## TASK REQUIREMENTS
Output the opening lines of the records exactly. End with the line that contains "export GPL_TIMING_DRIVEN = 1".
##### STUDY MATERIAL
==> config.mk <==
export PLATFORM = sky130hd
export DESIGN_NAME = integer_to_ascii_formatter_unit
export DESIGN_NICKNAME = d
export VERILOG_FILES = /design/src/icf_pkg.sv /design/src/icf_dabble.sv /design/src/icf_emit.sv /design/src/integer_to_ascii_formatter_unit.sv
export SDC_FILE = /design/constraint.sdc
export NUM_CORES = 1
export LEC_CHECK = 0
export BUFFER_PORTS_ARGS = -buffer_cell sky130_fd_sc_hd__buf_2
export CAP_MARGIN = 20
export CORE_UTILIZATION = 50
export DETAILED_ROUTE_END_ITERATION = 10
export GPL_TIMING_DRIVEN = 1
export MAX_ROUTING_LAYER = met4
export PLACE_DENSITY = 0.67
export SLEW_MARGIN = 20
export SYNTH_ARGS = -nofsm -noshare
export SYNTH_HDL_FRONTEND = slang
export SYNTH_HIERARCHICAL = 1
export SYNTH_SLANG_ARGS = --single-unit
==> constraint.sdc <==
create_clock -name i_clk -period 6.2 [get_ports i_clk]
set_input_delay 1.24 -clock i_clk [delete_from_list [all_inputs] [get_ports i_clk]]
set_output_delay 1.24 -clock i_clk [all_outputs]
set_load 0.01 [all_outputs]
==> src/icf_pkg.sv <==
// ----------------------------------------------------------------------------
// icf_pkg
// shared types, format codes and the digit glyph function for the formatter
// ----------------------------------------------------------------------------
package icf_pkg;

    // default operand width
    localparam int ICF_VALUE_BITS = 32;

    // format selector codes
    localparam logic [1:0] OP_UDEC = 2'd0;
    localparam logic [1:0] OP_SDEC = 2'd1;
    localparam logic [1:0] OP_OCT  = 2'd2;
    localparam logic [1:0] OP_HEX  = 2'd3;

    // ascii codes
    localparam logic [7:0] CH_ZERO  = 8'h30;
    localparam logic [7:0] CH_ALPHA = 8'h37;   // 'A' - 10
    localparam logic [7:0] CH_X     = 8'h78;
    localparam logic [7:0] CH_MINUS = 8'h2D;

    // text put in front of the digits
    typedef enum logic [1:0] {
        PFX_NONE,
        PFX_MINUS,
        PFX_HEX
    } t_prefix;

    // load command from the control to the emitter
    typedef struct packed {
        logic    load;
        t_prefix prefix;
    } t_emit_cmd;

    // control sequencer states
    typedef enum logic [1:0] {
        T_IDLE,
        T_CONV,
        T_EMIT
    } t_top_state;

    // emitter states
    typedef enum logic [2:0] {
        E_IDLE,
        E_SKIP,
        E_PRE,
        E_PRE2,
        E_DIG
    } t_emit_state;

    // digit value to upper-case ascii glyph
    function automatic logic [7:0] glyph(input logic [3:0] d);
        glyph = (d < 4'd10) ? (CH_ZERO + {4'b0000, d}) : (CH_ALPHA + {4'b0000, d});
    endfunction

endpackage

==> src/icf_dabble.sv <==
// ----------------------------------------------------------------------------
// icf_dabble
// bit-serial binary to bcd converter, shift-and-add-3, one bit per cycle
// ----------------------------------------------------------------------------
module icf_dabble #(
    parameter int VALUE_BITS = 32,
    parameter int DEC_DIGITS = 10
) (
    input  logic                      i_clk,
    input  logic                      i_rst_n,
    input  logic                      i_start,
    input  logic [VALUE_BITS-1:0]     i_value,
    output logic                      o_done,
    output logic [4*DEC_DIGITS-1:0]   o_bcd
);
    import icf_pkg::*;

    localparam int CW = $clog2(VALUE_BITS + 1);

    logic [VALUE_BITS-1:0]   r_shift;
    logic [4*DEC_DIGITS-1:0] r_bcd;
    logic [4*DEC_DIGITS-1:0] n_adj;
    logic [CW-1:0]           r_cnt;
    logic                    r_busy;
    logic                    r_done;

    // add 3 to every digit of 5 or more before the shift
    always_comb begin
        for (int i = 0; i < DEC_DIGITS; i++) begin
            if (r_bcd[4*i +: 4] >= 4'd5) begin
                n_adj[4*i +: 4] = r_bcd[4*i +: 4] + 4'd3;
            end else begin
                n_adj[4*i +: 4] = r_bcd[4*i +: 4];
            end
        end
    end

    // control: bit counter and done pulse
    always_ff @(posedge i_clk) begin
        if (!i_rst_n) begin
            r_busy <= 1'b0;
            r_done <= 1'b0;
            r_cnt  <= '0;
        end else begin
            r_done <= 1'b0;
            if (i_start) begin
                r_busy <= 1'b1;
                r_cnt  <= CW'(VALUE_BITS);
            end else if (r_busy) begin
                r_cnt <= r_cnt - 1'b1;
                if (r_cnt == CW'(1)) begin
                    r_busy <= 1'b0;
                    r_done <= 1'b1;
                end
            end
        end
    end

    // datapath: shift one bit of the binary into the bcd register
    always_ff @(posedge i_clk) begin
        if (i_start) begin
            r_shift <= i_value;
            r_bcd   <= '0;
        end else if (r_busy) begin
            r_shift <= {r_shift[VALUE_BITS-2:0], 1'b0};
            r_bcd   <= {n_adj[4*DEC_DIGITS-2:0], r_shift[VALUE_BITS-1]};
        end
    end

    assign o_done = r_done;
    assign o_bcd  = r_bcd;

endmodule

==> src/icf_emit.sv <==
// ----------------------------------------------------------------------------
// icf_emit
// character emitter: drops leading zeros, sends prefix and digits, one per beat
// ----------------------------------------------------------------------------
module icf_emit #(
    parameter int NDIG = 11
) (
    input  logic                     i_clk,
    input  logic                     i_rst_n,
    input  icf_pkg::t_emit_cmd       i_cmd,
    input  logic [4*NDIG-1:0]        i_digits,
    output logic                     o_idle,
    output logic                     o_m_tvalid,
    input  logic                     i_m_tready,
    output logic [7:0]               o_m_tdata,
    output logic                     o_m_tlast
);
    import icf_pkg::*;

    localparam int CW = $clog2(NDIG + 1);

    t_emit_state         r_state, n_state;
    t_prefix             r_prefix;
    logic [4*NDIG-1:0]   r_dig;
    logic [CW-1:0]       r_cnt;
    logic                r_ovalid;
    logic [7:0]          r_ochar;
    logic                r_olast;

    logic                out_free;
    logic [3:0]          top_dig;
    logic                shift_en;
    logic                put_en;
    logic [7:0]          put_char;
    logic                put_last;

    assign out_free = !r_ovalid || i_m_tready;
    assign top_dig  = r_dig[4*NDIG-1 -: 4];

    // next state and beat generation
    always_comb begin
        n_state  = r_state;
        shift_en = 1'b0;
        put_en   = 1'b0;
        put_char = CH_ZERO;
        put_last = 1'b0;
        unique case (r_state)
            E_IDLE: begin
                if (i_cmd.load) begin
                    n_state = E_SKIP;
                end
            end
            E_SKIP: begin
                if (r_cnt > CW'(1) && top_dig == 4'd0) begin
                    shift_en = 1'b1;
                end else if (r_prefix == PFX_NONE) begin
                    n_state = E_DIG;
                end else begin
                    n_state = E_PRE;
                end
            end
            E_PRE: begin
                if (out_free) begin
                    put_en   = 1'b1;
                    put_char = (r_prefix == PFX_MINUS) ? CH_MINUS : CH_ZERO;
                    n_state  = (r_prefix == PFX_HEX) ? E_PRE2 : E_DIG;
                end
            end
            E_PRE2: begin
                if (out_free) begin
                    put_en   = 1'b1;
                    put_char = CH_X;
                    n_state  = E_DIG;
                end
            end
            E_DIG: begin
                if (out_free) begin
                    put_en   = 1'b1;
                    put_char = glyph(top_dig);
                    put_last = (r_cnt == CW'(1));
                    shift_en = 1'b1;
                    if (r_cnt == CW'(1)) begin
                        n_state = E_IDLE;
                    end
                end
            end
            default: n_state = E_IDLE;
        endcase
    end

    // state and output valid
    always_ff @(posedge i_clk) begin
        if (!i_rst_n) begin
            r_state  <= E_IDLE;
            r_ovalid <= 1'b0;
        end else begin
            r_state <= n_state;
            if (put_en) begin
                r_ovalid <= 1'b1;
            end else if (i_m_tready) begin
                r_ovalid <= 1'b0;
            end
        end
    end

    // digit shift register, digit count and output beat
    always_ff @(posedge i_clk) begin
        if (r_state == E_IDLE && i_cmd.load) begin
            r_dig    <= i_digits;
            r_cnt    <= CW'(NDIG);
            r_prefix <= i_cmd.prefix;
        end else if (shift_en) begin
            r_dig <= {r_dig[4*NDIG-5:0], 4'd0};
            r_cnt <= r_cnt - 1'b1;
        end
        if (put_en) begin
            r_ochar <= put_char;
            r_olast <= put_last;
        end
    end

    assign o_idle     = (r_state == E_IDLE);
    assign o_m_tvalid = r_ovalid;
    assign o_m_tdata  = r_ochar;
    assign o_m_tlast  = r_olast;

endmodule

==> src/integer_to_ascii_formatter_unit.sv <==
// ----------------------------------------------------------------------------
// integer_to_ascii_formatter_unit
// integer to ascii text in unsigned/signed decimal, octal or 0x hexadecimal
// ----------------------------------------------------------------------------
// usage
//   slave channel: one beat per value; tdata carries the operand, tuser the
//   format (0 unsigned decimal, 1 signed decimal, 2 octal, 3 hex with 0x).
//   master channel: one beat per character, most significant first, tlast on
//   the final character; leading zeros are dropped, zero prints as one 0.
// operation
//   decimal values first pass a bit-serial bcd converter.
//   the emitter then walks its digit slots one per cycle (11 at 32 bits, 22 at
//   64), dropping leading zero slots and sending any prefix and then the rest
//   as characters; a stalled receiver holds it before each character.
//   octal and hex skip the converter. one value is in flight at a time:
//   o_s_tready rises once the emitter state has returned to idle after the
//   last character and the sequencer state has followed it back to idle.
// reset and stall
//   reset drops all control state and any pending text. a stalled receiver
//   holds the current beat in the output register and halts the emitter.
// ----------------------------------------------------------------------------
module integer_to_ascii_formatter_unit #(
    parameter int VALUE_BITS = icf_pkg::ICF_VALUE_BITS
) (
    input  logic                               i_clk,
    input  logic                               i_rst_n,
    // slave side
    input  logic                               i_s_tvalid,
    output logic                               o_s_tready,
    input  logic [((VALUE_BITS+7)/8)*8-1:0]    i_s_tdata,   // value
    input  logic [1:0]                         i_s_tuser,   // op
    // master side
    output logic                               o_m_tvalid,
    input  logic                               i_m_tready,
    output logic [7:0]                         o_m_tdata,   // char_code
    output logic                               o_m_tlast    // last
);
    import icf_pkg::*;

    localparam int DEC_DIGITS = (VALUE_BITS * 30103) / 100000 + 1;
    localparam int OCT_DIGITS = (VALUE_BITS + 2) / 3;
    localparam int HEX_DIGITS = (VALUE_BITS + 3) / 4;
    localparam int NDIG_A     = (DEC_DIGITS > HEX_DIGITS) ? DEC_DIGITS : HEX_DIGITS;
    localparam int NDIG       = (NDIG_A > OCT_DIGITS) ? NDIG_A : OCT_DIGITS;

    t_top_state               r_state, n_state;
    t_prefix                  r_prefix;

    logic                     accept;
    logic [VALUE_BITS-1:0]    value;
    logic                     neg;
    logic [VALUE_BITS-1:0]    mag;
    logic                     conv_done;
    logic [4*DEC_DIGITS-1:0]  bcd;
    logic                     emit_idle;
    t_emit_cmd                cmd;
    logic [4*NDIG-1:0]        digits;
    logic [4*NDIG-1:0]        oct_dig;
    logic [4*NDIG-1:0]        hex_dig;
    logic [4*NDIG-1:0]        dec_dig;
    logic [3*OCT_DIGITS-1:0]  oct_pad;
    logic [4*HEX_DIGITS-1:0]  hex_pad;

    assign accept = i_s_tvalid && o_s_tready;
    assign value  = i_s_tdata[VALUE_BITS-1:0];
    assign neg    = (i_s_tuser == OP_SDEC) && value[VALUE_BITS-1];
    assign mag    = neg ? (~value + {{(VALUE_BITS-1){1'b0}}, 1'b1}) : value;

    // digit vectors for each radix, most significant slot on top
    assign oct_pad = {{(3*OCT_DIGITS-VALUE_BITS){1'b0}}, value};
    assign hex_pad = {{(4*HEX_DIGITS-VALUE_BITS){1'b0}}, value};
    assign dec_dig = {{(4*(NDIG-DEC_DIGITS)){1'b0}}, bcd};
    always_comb begin
        oct_dig = '0;
        hex_dig = '0;
        for (int i = 0; i < OCT_DIGITS; i++) begin
            oct_dig[4*i +: 4] = {1'b0, oct_pad[3*i +: 3]};
        end
        for (int i = 0; i < HEX_DIGITS; i++) begin
            hex_dig[4*i +: 4] = hex_pad[4*i +: 4];
        end
    end

    // sequencer: accept, convert, emit
    always_comb begin
        n_state    = r_state;
        cmd.load   = 1'b0;
        cmd.prefix = PFX_NONE;
        digits     = dec_dig;
        unique case (r_state)
            T_IDLE: begin
                if (accept) begin
                    if (i_s_tuser == OP_OCT) begin
                        cmd.load = 1'b1;
                        digits   = oct_dig;
                        n_state  = T_EMIT;
                    end else if (i_s_tuser == OP_HEX) begin
                        cmd.load   = 1'b1;
                        cmd.prefix = PFX_HEX;
                        digits     = hex_dig;
                        n_state    = T_EMIT;
                    end else begin
                        n_state = T_CONV;
                    end
                end
            end
            T_CONV: begin
                if (conv_done) begin
                    cmd.load   = 1'b1;
                    cmd.prefix = r_prefix;
                    n_state    = T_EMIT;
                end
            end
            T_EMIT: begin
                if (emit_idle) begin
                    n_state = T_IDLE;
                end
            end
            default: n_state = T_IDLE;
        endcase
    end

    // state register
    always_ff @(posedge i_clk) begin
        if (!i_rst_n) begin
            r_state <= T_IDLE;
        end else begin
            r_state <= n_state;
        end
    end

    // sign prefix for the decimal path
    always_ff @(posedge i_clk) begin
        if (accept) begin
            r_prefix <= neg ? PFX_MINUS : PFX_NONE;
        end
    end

    assign o_s_tready = (r_state == T_IDLE);

    // bit-serial decimal converter
    icf_dabble #(
        .VALUE_BITS (VALUE_BITS),
        .DEC_DIGITS (DEC_DIGITS)
    ) u_dabble (
        .i_clk   (i_clk),
        .i_rst_n (i_rst_n),
        .i_start (accept && (i_s_tuser == OP_UDEC || i_s_tuser == OP_SDEC)),
        .i_value (mag),
        .o_done  (conv_done),
        .o_bcd   (bcd)
    );

    // character emitter with output register
    icf_emit #(
        .NDIG (NDIG)
    ) u_emit (
        .i_clk      (i_clk),
        .i_rst_n    (i_rst_n),
        .i_cmd      (cmd),
        .i_digits   (digits),
        .o_idle     (emit_idle),
        .o_m_tvalid (o_m_tvalid),
        .i_m_tready (i_m_tready),
        .o_m_tdata  (o_m_tdata),
        .o_m_tlast  (o_m_tlast)
    );

endmodule
* After elaboration in Yosys (flattened, before gate mapping)
Index checks and enable logic that the tools add are counted.
** Storage, ports and cells
- Input bits :: 38
- Logic and storage cells :: 148
- Bits in registers :: 147
- Output and inout port bits :: 11
** Operators by class
- Muxes and demuxes :: 59
- $lt $le $gt $ge :: 12
- Bitwise gates (word level) :: 3
- Reduce and logical (&&, ||, !) cells :: 22
- $add $sub $neg :: 15
- Equality and inequality tests :: 22
** Operators by type and width (count)
- $mux 42 :: 3
- $mux 32 :: 3
- $mux 44 :: 2
- $ge 4x3->1 const B :: 10
- $mux 40 :: 1
- $add 4x2->4 const B :: 9
- $mux 3 :: 12
- $mux 4 :: 9
- $add 32x1->32 const B :: 1
- $not 32->32 :: 1
- $mux 8 :: 3
- $pmux 8 s3 :: 1
- $pmux 3 s5 :: 1
- $add 6x4->7 const A :: 2
- $ne 2x1->1 const B :: 7
- $mux 2 :: 6
- $mux 6 :: 2
- $mux 1 :: 11
- $eq 2x2->1 const B :: 4
- $mux 7 :: 1
- $eq 2x1->1 const B :: 3
- $eq 3x2->1 const B :: 2
- $eq 6x1->1 const B :: 1
- $logic_not 2->1 :: 3
- other kinds (25) :: 35

* Logic depth before layout (Yosys ltp)
Gate-level depths: netlist of run 1.
- Depth in word-level cells :: 7
- Gate-level depth with buffers :: 10

* Cells and area by module
Netlist of run 1, hierarchy kept.
** By module, submodules not included
- icf_dabble :: times used 1, area each 4105.2 µm², seq. area each 1921.8 µm², cells each 402
- icf_emit :: times used 1, area each 2864.0 µm², seq. area each 1781.7 µm², cells each 278
- integer_to_ascii_formatter_unit :: times used 1, area each 1532.7 µm², seq. area each 70.1 µm², cells each 246

* Worst setup path before layout of run 1
No wires, ideal clock.
- Kind :: input port to flip-flop
- Start point :: in i_s_tvalid
- End point :: reg u_emit.r_dig[0], enable pin
- Arrival time :: 3.662 ns
- Stages on the path :: 7
- Data required time :: 5.530 ns
- Slack :: 1.867 ns
- Library setup time :: 0.670 ns
- Buffers on the path :: 2
- Cell sequence :: and2_1 -> nand2_1 -> clkbuf_1 -> o21ai_0 -> nand2_1 -> clkbuf_1 -> nand3_1
** RTL lines
- start, declared :: line integer_to_ascii_formatter_unit.sv:28 : input logic i_s_tvalid,
- end signal, assigned :: line icf_emit.sv:109 : r_dig <= i_digits;
- end signal, assigned :: line icf_emit.sv:113 : r_dig <= {r_dig[4*NDIG-5:0], 4'd0};
- end, declared :: line icf_emit.sv:24 : logic [4*NDIG-1:0] r_dig;

* Final worst setup path of run 1
- Start point :: in i_s_tuser[0]
- End point :: reg u_dabble.r_shift[28] (data pin)
** On the way
- Cells in the longest elaborated chain, start to end :: 4
- Elaborated cells on any way between the ends :: 7
- Those cells by class :: eq/ne (1); mux (2); reduce/logical (4)
** Ends and longest elaborated chain
- start, declared :: line integer_to_ascii_formatter_unit.sv:31 : input logic [1:0] i_s_tuser,
- $eq 2x1->1 :: line integer_to_ascii_formatter_unit.sv:66 : assign neg = (i_s_tuser == OP_SDEC) && value[VALUE_BITS-1];
- $logic_and 1x1->1 :: line integer_to_ascii_formatter_unit.sv:66
- $mux 32 :: line integer_to_ascii_formatter_unit.sv:67 : assign mag = neg ? (~value + {{(VALUE_BITS-1){1'b0}}, 1'b1}) : value;
- named net mag[28] :: line integer_to_ascii_formatter_unit.sv:52 : logic [VALUE_BITS-1:0] mag;
- $mux 32 :: line icf_dabble.sv:61 : if (i_start) begin
- end signal, assigned :: line icf_dabble.sv:62 : r_shift <= i_value;
- end signal, assigned :: line icf_dabble.sv:65 : r_shift <= {r_shift[VALUE_BITS-2:0], 1'b0};
- end, declared :: line icf_dabble.sv:20 : logic [VALUE_BITS-1:0] r_shift;
The timed path passes the listed nets, and every way through them passes these cells.
A chain may end at the register's enable or synchronous reset.

==> metrics.yaml, run 1 <==
status:
  outcome: "finished, final reports clean"
grt:
  overflow: 0
  antenna_found_initial: 0
  grt_max_degree: 82
  grt.total_usage: 0.231
  grt_pass1_vias: 6268
  grt_pass1_wl_mm: 31.2
synthesis:
  synthArstFlopShare: 0
  ys_warn_count: 6
  synth_top_family_by_area: "simple AND/OR/NAND/NOR gates"
  syn_area_sq_um: 8500
  ys.flop_type: "edfxtp_1"
  synth-simple-area-share: 0.196
  postSynthAreaPerCell_sq_um: 9.18
  seq_area_frac_synth: 0.444
  synthAdderAreaFrac: 0.0397
  syn_inst: 926
  synthMuxAreaShare: 0.0777
  synth_cell_type_count: 65
  ys_ff_latch: 145
  synth-compound-area-share: 0.158
  synth_xor_area_frac: 0.0371
  synth-edff-count: 87
clock_tree:
  root_buffer: "clkbuf_16"
  cts-htree-levels: 4
  clock_tree.buffer_depth: 2
  cts_tree: "built"
  postCtsSetupBuffers: 0
  path_clk_slew_ps: 70
  clkSinkCount: 145
  worstSkewPairLatency_ps: 430
  cts_inserted_buffers: 17
  ctsResizeCount: 0
  hold_buffers: 0
placement:
  numPlacedInstances: 1150
  gp_congestion: 0.848
  place_hpwl_mm: 12.3
  io_buffers: 47
worst_setup_path:
  crit_type: "primary input to flip-flop"
  critPathLaunchType: "primary input"
  end_kind: "flip-flop"
  worstPathMaxFanout: 32
  worstPathArrival_ps: 3470
  worstPathRequired_ps: 6390
pwr:
  leakagePower_nw: 3.60
  power_density_nw_per_um2: 363
  ir_drop_mv: 0.254
layout:
  fill_cells: 1477
  syn_to_final_growth_pct: 11.2
  ff_latch_area_sq_um: 3770
  layoutNonFillerInstCount: 1182
  multiInputGateArea_sq_um: 4340
  layout-drive-gt1-share: 0.153
  fin_nets: 1014
  insertedDiodeCount: 0
routing:
  wire_per_inst_microns: 15.8
  vias: 6620
  drc: 0
  drtAntennaViolNets: 0
  finalWirelength_mm: 18.7
  first_pass_iters: 5
  via_per_inst: 5.60
  drt-initial-drc-count: 443
timing:
  worst_pin_slew_ps: 856
  drv_slew: 0
  fin_crit_ps: 3290
  setup_violations: 0
  slew_headroom: 0.428
  rsz0062_at_grt: "no"
  period_share: 0.530
  hold_violations: 0
  fin_setup_tns_ps: 0
  clock.fmax_mhz: 304
  timing.clock.skew_ps: 11.7
floorplan:
  num_io_pins: 49
  dieArea_sq_um: 17500
  die_w_microns: 132
  row_count: 47
  initial_core_util: 0.513
  die_h_microns: 132
  coreArea_sq_um: 16600
hold_path:
  hp-class: "flip-flop to flip-flop"
run:
  maxCapViolations: 0
==> sequential cells by signal (all words and copies together) (netlist names), 3 cells and up <==
signal,count
u_dabble/r_shift,32
u_emit/r_cnt,4
u_emit/r_state,3
u_dabble/o_bcd,40
u_emit/o_m_tdata,7
u_emit/r_dig,44
u_dabble/r_cnt,6
==> power by group <==
part,total (mW),switching [mW],internal (mW)
Combinational,0.922,0.549,0.372
Clock,1.04,0.400,0.644
Sequential,1.47,0.193,1.28
==> layer usage <==
metal / track usage / part of all wire
met1: 0.293 / 0.46
met2: 0.368 / 0.48
met3: 0.0465 / 0.038
met4: 0.0754 / 0.017
met5: - / 0
==> critical path, stage by stage <==
cell and delay [ps]:
buf_2 610, nand2_1 130, or2_2 380, clkinv_1 440, o21ai_0 230, xnor2_1 170, mux2_2 260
##########
## TASK SOLUTION
==> config.mk <==
export PLATFORM = sky130hd
export DESIGN_NAME = integer_to_ascii_formatter_unit
export DESIGN_NICKNAME = d
export VERILOG_FILES = /design/src/icf_pkg.sv /design/src/icf_dabble.sv /design/src/icf_emit.sv /design/src/integer_to_ascii_formatter_unit.sv
export SDC_FILE = /design/constraint.sdc
export NUM_CORES = 1
export LEC_CHECK = 0
export BUFFER_PORTS_ARGS = -buffer_cell sky130_fd_sc_hd__buf_2
export CAP_MARGIN = 20
export CORE_UTILIZATION = 50
export DETAILED_ROUTE_END_ITERATION = 10
export GPL_TIMING_DRIVEN = 1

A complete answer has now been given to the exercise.